*LISTED RECORDS:*
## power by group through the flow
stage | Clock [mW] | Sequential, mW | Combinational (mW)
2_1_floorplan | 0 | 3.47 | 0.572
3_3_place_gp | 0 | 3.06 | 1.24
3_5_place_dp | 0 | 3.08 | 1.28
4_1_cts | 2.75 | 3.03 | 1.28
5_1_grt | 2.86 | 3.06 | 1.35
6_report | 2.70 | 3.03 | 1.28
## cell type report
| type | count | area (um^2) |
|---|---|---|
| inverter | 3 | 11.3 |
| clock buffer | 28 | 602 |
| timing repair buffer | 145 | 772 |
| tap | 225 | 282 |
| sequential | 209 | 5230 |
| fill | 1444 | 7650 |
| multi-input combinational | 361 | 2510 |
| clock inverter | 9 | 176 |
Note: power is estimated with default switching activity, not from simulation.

---

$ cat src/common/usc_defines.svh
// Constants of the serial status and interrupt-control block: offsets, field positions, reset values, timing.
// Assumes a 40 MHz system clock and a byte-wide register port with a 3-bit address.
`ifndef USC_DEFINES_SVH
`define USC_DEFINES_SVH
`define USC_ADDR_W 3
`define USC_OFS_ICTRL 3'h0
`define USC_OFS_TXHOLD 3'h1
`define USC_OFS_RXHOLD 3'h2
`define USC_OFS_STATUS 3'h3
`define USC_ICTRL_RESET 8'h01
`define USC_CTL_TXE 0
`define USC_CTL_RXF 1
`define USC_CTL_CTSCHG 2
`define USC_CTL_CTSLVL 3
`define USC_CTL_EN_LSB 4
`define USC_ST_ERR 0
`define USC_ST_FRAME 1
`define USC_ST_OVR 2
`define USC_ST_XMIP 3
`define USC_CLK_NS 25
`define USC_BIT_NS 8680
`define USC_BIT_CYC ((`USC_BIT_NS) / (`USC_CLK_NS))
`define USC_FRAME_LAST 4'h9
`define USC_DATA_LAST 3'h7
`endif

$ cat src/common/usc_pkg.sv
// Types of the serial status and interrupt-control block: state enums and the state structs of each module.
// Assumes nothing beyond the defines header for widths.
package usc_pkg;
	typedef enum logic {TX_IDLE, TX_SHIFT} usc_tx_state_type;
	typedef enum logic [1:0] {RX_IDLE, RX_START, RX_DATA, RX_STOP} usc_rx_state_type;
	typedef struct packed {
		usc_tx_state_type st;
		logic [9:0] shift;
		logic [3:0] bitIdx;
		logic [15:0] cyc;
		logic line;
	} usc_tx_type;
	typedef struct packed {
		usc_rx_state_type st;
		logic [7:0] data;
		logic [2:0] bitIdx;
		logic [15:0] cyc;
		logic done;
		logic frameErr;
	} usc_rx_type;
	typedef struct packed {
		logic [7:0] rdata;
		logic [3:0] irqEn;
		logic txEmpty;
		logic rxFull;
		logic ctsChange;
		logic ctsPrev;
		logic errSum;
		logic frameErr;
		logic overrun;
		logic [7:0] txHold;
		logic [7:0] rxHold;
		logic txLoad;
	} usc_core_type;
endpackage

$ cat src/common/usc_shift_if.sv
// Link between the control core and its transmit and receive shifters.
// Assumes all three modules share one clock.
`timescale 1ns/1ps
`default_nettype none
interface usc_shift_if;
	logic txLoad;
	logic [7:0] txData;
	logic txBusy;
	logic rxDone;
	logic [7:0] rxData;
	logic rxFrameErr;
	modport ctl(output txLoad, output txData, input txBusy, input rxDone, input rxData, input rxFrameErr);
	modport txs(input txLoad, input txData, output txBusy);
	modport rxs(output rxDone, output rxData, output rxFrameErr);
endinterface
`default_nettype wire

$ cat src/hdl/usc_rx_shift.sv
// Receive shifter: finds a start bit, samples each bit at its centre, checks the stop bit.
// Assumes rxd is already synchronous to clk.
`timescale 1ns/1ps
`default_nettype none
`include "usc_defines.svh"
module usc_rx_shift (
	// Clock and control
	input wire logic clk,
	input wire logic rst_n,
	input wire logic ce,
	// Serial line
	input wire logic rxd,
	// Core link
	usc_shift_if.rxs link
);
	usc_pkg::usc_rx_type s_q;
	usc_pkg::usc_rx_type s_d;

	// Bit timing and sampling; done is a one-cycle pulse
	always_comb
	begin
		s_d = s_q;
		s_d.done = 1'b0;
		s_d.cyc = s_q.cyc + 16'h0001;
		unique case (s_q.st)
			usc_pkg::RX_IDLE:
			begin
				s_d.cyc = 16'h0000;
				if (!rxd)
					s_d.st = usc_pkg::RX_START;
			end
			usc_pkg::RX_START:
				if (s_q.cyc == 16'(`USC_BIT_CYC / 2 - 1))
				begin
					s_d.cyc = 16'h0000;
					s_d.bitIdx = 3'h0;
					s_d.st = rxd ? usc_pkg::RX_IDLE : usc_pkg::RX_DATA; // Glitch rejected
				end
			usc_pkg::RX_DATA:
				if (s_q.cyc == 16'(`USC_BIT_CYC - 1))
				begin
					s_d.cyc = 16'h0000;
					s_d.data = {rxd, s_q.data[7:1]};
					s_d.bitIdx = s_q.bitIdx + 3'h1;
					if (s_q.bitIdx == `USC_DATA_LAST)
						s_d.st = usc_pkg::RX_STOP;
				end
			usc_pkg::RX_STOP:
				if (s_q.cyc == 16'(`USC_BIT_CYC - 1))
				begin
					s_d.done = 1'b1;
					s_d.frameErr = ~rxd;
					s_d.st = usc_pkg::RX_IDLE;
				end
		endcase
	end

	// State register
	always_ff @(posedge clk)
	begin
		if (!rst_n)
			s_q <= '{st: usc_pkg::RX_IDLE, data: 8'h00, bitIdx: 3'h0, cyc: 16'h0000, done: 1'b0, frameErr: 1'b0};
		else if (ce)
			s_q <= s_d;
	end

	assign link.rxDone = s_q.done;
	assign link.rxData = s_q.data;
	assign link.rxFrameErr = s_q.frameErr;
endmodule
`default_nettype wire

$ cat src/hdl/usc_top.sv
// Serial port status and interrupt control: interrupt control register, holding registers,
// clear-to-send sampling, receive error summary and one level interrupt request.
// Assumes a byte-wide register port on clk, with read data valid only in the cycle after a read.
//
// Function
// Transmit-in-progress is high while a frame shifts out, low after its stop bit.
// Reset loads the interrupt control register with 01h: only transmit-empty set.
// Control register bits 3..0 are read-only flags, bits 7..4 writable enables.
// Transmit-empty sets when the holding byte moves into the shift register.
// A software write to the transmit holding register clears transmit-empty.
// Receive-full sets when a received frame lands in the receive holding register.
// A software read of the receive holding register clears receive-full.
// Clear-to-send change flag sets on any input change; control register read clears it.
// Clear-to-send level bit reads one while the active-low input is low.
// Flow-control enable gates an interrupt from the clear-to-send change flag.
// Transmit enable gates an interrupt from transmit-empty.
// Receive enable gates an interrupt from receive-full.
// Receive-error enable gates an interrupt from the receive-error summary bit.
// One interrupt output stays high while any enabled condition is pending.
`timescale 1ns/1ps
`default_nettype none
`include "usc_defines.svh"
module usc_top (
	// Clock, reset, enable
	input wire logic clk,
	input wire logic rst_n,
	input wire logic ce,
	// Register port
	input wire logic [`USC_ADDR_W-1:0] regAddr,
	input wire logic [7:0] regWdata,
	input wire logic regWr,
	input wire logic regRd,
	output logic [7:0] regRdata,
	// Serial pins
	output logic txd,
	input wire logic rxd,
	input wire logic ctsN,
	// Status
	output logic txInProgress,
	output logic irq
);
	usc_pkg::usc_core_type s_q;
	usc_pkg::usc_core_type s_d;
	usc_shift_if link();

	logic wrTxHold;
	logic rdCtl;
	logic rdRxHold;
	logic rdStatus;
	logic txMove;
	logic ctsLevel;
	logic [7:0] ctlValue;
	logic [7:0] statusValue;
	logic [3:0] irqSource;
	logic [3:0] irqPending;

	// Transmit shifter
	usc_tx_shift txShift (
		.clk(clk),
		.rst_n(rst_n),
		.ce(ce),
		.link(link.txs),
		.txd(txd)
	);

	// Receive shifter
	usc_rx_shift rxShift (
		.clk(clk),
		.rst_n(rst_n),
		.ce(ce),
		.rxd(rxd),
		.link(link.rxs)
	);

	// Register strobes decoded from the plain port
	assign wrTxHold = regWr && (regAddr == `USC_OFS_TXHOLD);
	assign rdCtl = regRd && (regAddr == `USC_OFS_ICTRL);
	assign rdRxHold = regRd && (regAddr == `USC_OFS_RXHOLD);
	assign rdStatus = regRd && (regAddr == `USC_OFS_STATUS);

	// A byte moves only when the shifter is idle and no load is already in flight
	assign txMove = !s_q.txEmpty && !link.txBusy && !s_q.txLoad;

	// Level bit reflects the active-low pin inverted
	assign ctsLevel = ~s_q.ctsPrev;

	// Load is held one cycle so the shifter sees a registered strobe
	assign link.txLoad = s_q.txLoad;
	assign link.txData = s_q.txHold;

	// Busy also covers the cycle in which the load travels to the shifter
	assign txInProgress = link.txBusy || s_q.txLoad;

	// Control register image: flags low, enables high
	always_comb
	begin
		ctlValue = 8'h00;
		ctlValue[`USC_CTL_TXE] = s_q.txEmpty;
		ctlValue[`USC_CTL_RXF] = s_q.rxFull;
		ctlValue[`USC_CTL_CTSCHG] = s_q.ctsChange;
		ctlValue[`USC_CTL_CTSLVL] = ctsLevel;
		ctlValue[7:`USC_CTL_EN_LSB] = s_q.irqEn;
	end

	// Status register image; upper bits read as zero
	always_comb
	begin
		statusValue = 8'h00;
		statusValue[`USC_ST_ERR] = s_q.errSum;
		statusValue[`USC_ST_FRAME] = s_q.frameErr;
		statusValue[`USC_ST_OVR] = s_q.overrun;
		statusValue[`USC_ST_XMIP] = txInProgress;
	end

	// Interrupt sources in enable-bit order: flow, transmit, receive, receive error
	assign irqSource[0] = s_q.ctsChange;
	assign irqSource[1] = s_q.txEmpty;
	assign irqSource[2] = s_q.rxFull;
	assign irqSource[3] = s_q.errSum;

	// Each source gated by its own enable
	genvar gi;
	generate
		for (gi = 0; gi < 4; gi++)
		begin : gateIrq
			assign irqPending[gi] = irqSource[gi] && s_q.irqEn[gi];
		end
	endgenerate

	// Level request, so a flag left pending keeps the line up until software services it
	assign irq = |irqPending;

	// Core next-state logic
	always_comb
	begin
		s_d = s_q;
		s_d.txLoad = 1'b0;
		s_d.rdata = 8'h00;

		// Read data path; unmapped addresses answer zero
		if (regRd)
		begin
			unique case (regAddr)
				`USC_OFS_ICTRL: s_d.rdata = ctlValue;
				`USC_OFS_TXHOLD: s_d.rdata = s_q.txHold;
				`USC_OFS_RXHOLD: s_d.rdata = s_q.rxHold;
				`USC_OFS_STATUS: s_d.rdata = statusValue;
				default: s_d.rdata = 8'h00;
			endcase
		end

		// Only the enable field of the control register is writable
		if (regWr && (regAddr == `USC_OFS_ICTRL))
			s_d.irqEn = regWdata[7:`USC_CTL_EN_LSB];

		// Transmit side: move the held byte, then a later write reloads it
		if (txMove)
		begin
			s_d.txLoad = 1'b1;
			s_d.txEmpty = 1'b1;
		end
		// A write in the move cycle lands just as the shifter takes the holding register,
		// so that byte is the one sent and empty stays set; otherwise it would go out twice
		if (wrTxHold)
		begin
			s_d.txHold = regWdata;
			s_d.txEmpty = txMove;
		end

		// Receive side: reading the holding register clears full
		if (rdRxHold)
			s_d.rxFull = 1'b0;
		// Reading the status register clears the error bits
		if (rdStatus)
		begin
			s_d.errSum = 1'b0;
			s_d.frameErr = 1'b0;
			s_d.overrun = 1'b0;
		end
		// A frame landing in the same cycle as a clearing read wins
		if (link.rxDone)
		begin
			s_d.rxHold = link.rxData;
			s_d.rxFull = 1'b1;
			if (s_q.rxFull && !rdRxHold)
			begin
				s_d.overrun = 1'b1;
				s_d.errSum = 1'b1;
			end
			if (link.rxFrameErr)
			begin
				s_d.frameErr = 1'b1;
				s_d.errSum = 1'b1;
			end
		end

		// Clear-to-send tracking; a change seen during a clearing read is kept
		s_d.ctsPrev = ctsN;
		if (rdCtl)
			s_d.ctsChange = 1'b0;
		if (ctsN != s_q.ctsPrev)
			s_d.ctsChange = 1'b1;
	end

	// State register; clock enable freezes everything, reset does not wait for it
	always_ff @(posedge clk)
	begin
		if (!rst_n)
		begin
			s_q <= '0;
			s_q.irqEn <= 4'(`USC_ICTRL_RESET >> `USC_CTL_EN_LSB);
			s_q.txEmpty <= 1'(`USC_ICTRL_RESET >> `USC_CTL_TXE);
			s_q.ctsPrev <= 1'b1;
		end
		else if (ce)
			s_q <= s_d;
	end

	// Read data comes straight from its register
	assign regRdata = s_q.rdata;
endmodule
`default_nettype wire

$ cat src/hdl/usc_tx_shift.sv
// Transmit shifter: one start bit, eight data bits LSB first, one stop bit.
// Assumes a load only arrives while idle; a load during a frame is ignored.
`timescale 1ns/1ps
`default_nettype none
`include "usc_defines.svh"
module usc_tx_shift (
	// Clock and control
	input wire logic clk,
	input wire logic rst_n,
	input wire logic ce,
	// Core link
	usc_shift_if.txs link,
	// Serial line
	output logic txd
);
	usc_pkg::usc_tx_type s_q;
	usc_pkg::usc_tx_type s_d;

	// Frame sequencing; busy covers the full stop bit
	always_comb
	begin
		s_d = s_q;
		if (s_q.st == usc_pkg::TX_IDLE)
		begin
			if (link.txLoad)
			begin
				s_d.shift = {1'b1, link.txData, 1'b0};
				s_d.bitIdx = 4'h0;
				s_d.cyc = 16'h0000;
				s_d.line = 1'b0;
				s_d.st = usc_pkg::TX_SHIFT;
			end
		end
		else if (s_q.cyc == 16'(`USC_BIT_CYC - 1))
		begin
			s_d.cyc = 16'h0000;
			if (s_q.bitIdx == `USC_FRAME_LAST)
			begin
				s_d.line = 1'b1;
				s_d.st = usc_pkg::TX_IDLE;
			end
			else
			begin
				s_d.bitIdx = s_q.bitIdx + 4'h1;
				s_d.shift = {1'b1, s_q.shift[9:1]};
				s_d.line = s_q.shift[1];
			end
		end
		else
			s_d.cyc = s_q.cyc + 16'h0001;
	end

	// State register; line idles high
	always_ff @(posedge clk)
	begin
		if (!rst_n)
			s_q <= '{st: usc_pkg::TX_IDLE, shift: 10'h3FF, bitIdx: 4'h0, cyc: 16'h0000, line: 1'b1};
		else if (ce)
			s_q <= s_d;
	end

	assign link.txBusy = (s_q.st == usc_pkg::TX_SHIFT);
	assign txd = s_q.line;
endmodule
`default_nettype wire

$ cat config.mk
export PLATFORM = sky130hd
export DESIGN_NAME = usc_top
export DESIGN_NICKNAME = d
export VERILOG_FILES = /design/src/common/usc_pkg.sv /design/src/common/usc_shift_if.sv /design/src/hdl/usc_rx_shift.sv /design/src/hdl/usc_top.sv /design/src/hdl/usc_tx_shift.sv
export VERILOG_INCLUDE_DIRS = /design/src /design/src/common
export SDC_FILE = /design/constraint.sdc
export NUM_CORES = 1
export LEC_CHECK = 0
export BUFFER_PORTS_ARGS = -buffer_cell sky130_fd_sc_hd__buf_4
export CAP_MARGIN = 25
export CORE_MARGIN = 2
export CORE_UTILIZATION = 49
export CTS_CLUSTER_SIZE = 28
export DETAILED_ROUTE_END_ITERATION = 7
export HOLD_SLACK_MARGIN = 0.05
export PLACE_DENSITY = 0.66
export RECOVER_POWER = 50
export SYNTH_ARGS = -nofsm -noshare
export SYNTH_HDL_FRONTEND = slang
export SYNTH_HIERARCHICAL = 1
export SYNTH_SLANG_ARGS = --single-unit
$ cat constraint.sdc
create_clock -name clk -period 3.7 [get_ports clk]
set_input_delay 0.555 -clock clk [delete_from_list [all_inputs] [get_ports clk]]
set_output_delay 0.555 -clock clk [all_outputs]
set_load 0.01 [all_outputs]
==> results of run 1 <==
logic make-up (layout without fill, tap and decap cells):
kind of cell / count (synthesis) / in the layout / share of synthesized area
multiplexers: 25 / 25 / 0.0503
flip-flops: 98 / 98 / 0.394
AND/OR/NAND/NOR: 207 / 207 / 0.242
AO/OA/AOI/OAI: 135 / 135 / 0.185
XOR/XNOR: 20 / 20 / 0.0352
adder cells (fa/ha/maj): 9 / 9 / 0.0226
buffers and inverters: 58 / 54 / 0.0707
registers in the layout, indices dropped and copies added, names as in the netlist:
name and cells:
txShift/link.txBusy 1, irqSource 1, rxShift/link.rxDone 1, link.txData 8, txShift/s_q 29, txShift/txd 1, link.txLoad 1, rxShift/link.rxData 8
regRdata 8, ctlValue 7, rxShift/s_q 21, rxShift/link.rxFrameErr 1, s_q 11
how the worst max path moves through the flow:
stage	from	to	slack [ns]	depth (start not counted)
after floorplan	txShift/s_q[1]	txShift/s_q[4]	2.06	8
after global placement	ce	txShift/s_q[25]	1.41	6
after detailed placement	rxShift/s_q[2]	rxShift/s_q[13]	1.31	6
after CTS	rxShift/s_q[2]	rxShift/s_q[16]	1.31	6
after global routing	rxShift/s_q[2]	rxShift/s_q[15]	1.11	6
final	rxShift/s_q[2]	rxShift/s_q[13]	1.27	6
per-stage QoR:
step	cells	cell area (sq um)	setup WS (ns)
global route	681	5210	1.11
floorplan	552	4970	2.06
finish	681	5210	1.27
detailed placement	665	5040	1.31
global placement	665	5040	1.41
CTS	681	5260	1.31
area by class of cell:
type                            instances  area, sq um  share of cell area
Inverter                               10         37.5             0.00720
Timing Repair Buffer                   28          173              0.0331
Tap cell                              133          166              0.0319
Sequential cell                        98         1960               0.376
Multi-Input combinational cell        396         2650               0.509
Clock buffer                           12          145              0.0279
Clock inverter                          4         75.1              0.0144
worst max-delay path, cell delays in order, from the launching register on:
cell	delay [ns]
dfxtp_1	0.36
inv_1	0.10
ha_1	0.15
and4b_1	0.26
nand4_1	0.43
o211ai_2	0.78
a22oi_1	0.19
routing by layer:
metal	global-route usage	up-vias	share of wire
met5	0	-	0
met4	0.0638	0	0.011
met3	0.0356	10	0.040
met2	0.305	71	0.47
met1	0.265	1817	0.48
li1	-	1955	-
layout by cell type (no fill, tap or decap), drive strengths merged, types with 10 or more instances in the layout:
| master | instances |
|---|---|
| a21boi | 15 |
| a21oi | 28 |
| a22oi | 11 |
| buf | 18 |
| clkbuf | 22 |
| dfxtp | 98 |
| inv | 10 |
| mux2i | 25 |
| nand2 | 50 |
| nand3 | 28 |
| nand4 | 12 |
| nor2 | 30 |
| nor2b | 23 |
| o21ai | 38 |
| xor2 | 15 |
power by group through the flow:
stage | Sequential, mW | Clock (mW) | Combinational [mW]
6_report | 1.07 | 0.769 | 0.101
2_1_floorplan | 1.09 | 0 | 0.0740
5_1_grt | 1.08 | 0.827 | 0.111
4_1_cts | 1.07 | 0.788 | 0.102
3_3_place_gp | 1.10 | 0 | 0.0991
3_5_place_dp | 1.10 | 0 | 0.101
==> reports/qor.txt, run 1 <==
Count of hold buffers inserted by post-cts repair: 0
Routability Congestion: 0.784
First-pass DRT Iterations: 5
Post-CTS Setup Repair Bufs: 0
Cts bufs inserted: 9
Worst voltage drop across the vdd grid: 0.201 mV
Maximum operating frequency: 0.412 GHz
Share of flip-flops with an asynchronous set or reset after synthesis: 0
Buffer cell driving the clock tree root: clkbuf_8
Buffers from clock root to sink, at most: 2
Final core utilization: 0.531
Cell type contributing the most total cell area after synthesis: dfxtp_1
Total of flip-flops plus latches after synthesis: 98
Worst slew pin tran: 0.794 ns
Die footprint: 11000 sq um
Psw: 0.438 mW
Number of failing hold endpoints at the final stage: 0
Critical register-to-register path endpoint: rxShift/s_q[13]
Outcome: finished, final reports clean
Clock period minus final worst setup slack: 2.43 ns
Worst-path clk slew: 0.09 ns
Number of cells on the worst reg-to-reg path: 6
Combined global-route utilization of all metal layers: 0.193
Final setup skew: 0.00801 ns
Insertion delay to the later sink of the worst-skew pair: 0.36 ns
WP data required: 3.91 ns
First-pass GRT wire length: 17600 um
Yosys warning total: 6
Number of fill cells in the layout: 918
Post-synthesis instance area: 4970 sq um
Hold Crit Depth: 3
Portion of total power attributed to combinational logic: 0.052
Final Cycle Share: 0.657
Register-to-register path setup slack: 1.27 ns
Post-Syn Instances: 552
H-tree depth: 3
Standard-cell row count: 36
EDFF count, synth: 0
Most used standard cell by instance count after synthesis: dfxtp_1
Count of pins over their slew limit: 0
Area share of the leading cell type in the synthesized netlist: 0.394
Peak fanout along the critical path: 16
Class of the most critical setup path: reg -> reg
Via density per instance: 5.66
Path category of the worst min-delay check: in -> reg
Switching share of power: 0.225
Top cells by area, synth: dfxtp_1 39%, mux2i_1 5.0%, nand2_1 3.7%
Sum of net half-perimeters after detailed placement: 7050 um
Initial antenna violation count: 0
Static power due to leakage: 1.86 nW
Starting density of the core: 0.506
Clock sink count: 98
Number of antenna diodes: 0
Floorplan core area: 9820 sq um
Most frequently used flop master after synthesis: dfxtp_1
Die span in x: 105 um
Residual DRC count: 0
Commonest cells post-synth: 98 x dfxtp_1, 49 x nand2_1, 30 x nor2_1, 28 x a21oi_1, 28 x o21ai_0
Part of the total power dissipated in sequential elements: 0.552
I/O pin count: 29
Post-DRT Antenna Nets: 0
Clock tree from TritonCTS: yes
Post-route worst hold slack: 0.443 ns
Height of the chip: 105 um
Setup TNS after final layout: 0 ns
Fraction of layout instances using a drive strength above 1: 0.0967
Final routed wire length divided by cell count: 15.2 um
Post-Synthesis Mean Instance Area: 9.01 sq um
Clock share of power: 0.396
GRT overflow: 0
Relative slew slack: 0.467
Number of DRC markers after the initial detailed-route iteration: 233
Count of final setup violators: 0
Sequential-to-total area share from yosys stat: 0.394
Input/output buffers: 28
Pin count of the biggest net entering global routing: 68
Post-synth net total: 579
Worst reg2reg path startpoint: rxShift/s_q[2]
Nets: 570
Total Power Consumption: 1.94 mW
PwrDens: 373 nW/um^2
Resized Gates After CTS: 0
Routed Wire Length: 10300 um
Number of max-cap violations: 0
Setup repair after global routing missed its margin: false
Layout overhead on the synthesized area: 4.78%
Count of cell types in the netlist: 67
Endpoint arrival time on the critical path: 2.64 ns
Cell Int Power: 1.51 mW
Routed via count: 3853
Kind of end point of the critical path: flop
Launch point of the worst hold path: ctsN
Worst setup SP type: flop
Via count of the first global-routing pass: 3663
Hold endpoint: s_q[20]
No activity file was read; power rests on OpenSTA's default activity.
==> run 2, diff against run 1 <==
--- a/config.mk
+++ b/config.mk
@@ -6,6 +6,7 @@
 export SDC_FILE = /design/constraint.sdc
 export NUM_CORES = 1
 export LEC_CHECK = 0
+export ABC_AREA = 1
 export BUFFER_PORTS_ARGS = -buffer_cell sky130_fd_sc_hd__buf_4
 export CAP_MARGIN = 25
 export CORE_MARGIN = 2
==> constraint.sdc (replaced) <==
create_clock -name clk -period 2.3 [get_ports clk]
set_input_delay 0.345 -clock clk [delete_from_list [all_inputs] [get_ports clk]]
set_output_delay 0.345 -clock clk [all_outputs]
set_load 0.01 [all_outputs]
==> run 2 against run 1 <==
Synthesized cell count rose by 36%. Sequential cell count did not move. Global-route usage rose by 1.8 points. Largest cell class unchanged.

*ACTIVITY:*
Extract from the records above the lines from the one containing "## power by group through the flow" to the one containing "Note: power is", both lines included, exactly as they appear and with nothing else.

*REPLY TO THE TASK:*
## power by group through the flow
stage | Clock [mW] | Sequential, mW | Combinational (mW)
2_1_floorplan | 0 | 3.47 | 0.572
3_3_place_gp | 0 | 3.06 | 1.24
3_5_place_dp | 0 | 3.08 | 1.28
4_1_cts | 2.75 | 3.03 | 1.28
5_1_grt | 2.86 | 3.06 | 1.35
6_report | 2.70 | 3.03 | 1.28
## cell type report
| type | count | area (um^2) |
|---|---|---|
| inverter | 3 | 11.3 |
| clock buffer | 28 | 602 |
| timing repair buffer | 145 | 772 |
| tap | 225 | 282 |
| sequential | 209 | 5230 |
| fill | 1444 | 7650 |
| multi-input combinational | 361 | 2510 |
| clock inverter | 9 | 176 |
Note: power is estimated with default switching activity, not from simulation.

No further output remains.